Archytas named the harmonic mean, important much later in projective geometry and number theory, though he did not invent it.^{[13]} According to Eutocius, Archytas solved the problem of doubling the cube (the so-called Delian problem) in his manner (though he believed "that only arithmetic, not geometry", could provide a basis for satisfactory proofs) with a geometric construction.^{[14]}^{[15]} Hippocrates of Chios before, reduced this problem to finding mean proportionals. Archytas' theory of proportions is treated in book VIII of Euclid's *Elements*, where is the construction for two proportional means, equivalent to the extraction of the cube root. According to Diogenes Laërtius, this demonstration, which uses lines generated by moving figures to construct the two proportionals between magnitudes, was the first in which geometry was studied with concepts of mechanics.^{[16]}

Politically and militarily, Archytas appears to have been the dominant figure in Tarentum in his generation, somewhat comparable to Pericles in Athens a half-century earlier. The Tarentines elected him *strategos*, 'general', seven years in a row – a step that required them to violate their own rule against successive appointments. He was allegedly undefeated as a general, in Tarentine campaigns against their southern Italian neighbors.
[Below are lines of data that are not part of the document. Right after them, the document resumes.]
==> src/hw/rtl/pcf_tail_ram.sv <==
// Tail sample store: one write port and one registered read port.
// Uses pcf_pkg for the sample type.
`timescale 1ns / 1ps

module pcf_tail_ram
	import pcf_pkg::*;
#(
	parameter int AW    = 6,
	parameter int DEPTH = 64
) (
	input  logic          clk,
	input  logic          we,
	input  logic [AW-1:0] waddr,
	input  sample_t       wdata,
	input  logic          re,
	input  logic [AW-1:0] raddr,
	output sample_t       rdata
);

	sample_t mem [DEPTH];

	always_ff @(posedge clk) begin
		if (we) begin
			mem[waddr] <= wdata;
		end
	end

	// Hold the read data until the next read.
	always_ff @(posedge clk) begin
		if (re) begin
			rdata <= mem[raddr];
		end
	end

endmodule

==> src/hw/rtl/pcf_div.sv <==
// Iterative restoring divider, two quotient bits per cycle.
// Uses pcf_pkg for the quotient width and step count.
`timescale 1ns / 1ps

module pcf_div
	import pcf_pkg::*;
#(
	parameter int DW = 26,
	parameter int VW = 8
) (
	input  logic              clk,
	input  logic              arst_n,
	input  logic              start,
	input  logic [DW-1:0]     dividend,
	input  logic [VW-1:0]     divisor,
	output logic              done,
	output logic [DIV_QW-1:0] quotient
);

	localparam int CW = (DIV_STEPS > 1) ? $clog2(DIV_STEPS) : 1;

	logic              busy_q;
	logic              done_q;
	logic [CW-1:0]     cnt_q;
	logic [VW-1:0]     rem_q;
	logic [VW-1:0]     div_q;
	logic [DIV_QW-1:0] quo_q;
	logic [VW:0]       step1;
	logic [VW:0]       step2;

	// One restoring step: returns {quotient bit, new remainder}.
	function automatic logic [VW:0] div_step(input logic [VW-1:0] r, input logic b,
			input logic [VW-1:0] d);
		logic [VW:0] t;
		logic [VW:0] dx;
		t  = {r, b};
		dx = {1'b0, d};
		if (t >= dx) begin
			t = t - dx;
			return {1'b1, t[VW-1:0]};
		end
		return {1'b0, t[VW-1:0]};
	endfunction

	assign step1 = div_step(rem_q, quo_q[DIV_QW-1], div_q);
	assign step2 = div_step(step1[VW-1:0], quo_q[DIV_QW-2], div_q);

	always_ff @(posedge clk or negedge arst_n) begin
		if (!arst_n) begin
			busy_q <= 1'b0;
			done_q <= 1'b0;
			cnt_q  <= '0;
		end else begin
			done_q <= 1'b0;
			if (start) begin
				busy_q <= 1'b1;
				cnt_q  <= '0;
			end else if (busy_q) begin
				cnt_q <= cnt_q + 1'b1;
				if (cnt_q == CW'(DIV_STEPS - 1)) begin
					busy_q <= 1'b0;
					done_q <= 1'b1;
				end
			end
		end
	end

	// The upper dividend bits start below the divisor since the quotient fits.
	always_ff @(posedge clk) begin
		if (start) begin
			rem_q <= VW'(dividend >> DIV_QW);
			quo_q <= dividend[DIV_QW-1:0];
			div_q <= divisor;
		end else if (busy_q) begin
			rem_q <= step2[VW-1:0];
			quo_q <= {quo_q[DIV_QW-3:0], step1[VW], step2[VW]};
		end
	end

	assign done     = done_q;
	assign quotient = quo_q;

endmodule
The *Seventh Letter* of Plato asserts that Archytas attempted to rescue Plato during his difficulties with Dionysius II of Syracuse. In his public career, Archytas had a reputation for virtue as well as efficacy. Some scholars have argued that Archytas may have served as one model for Plato's philosopher king, and that he influenced Plato's political philosophy as expressed in *The Republic* and other works (i.e., how does a society obtain good rulers like Archytas, instead of bad ones like Dionysius II?).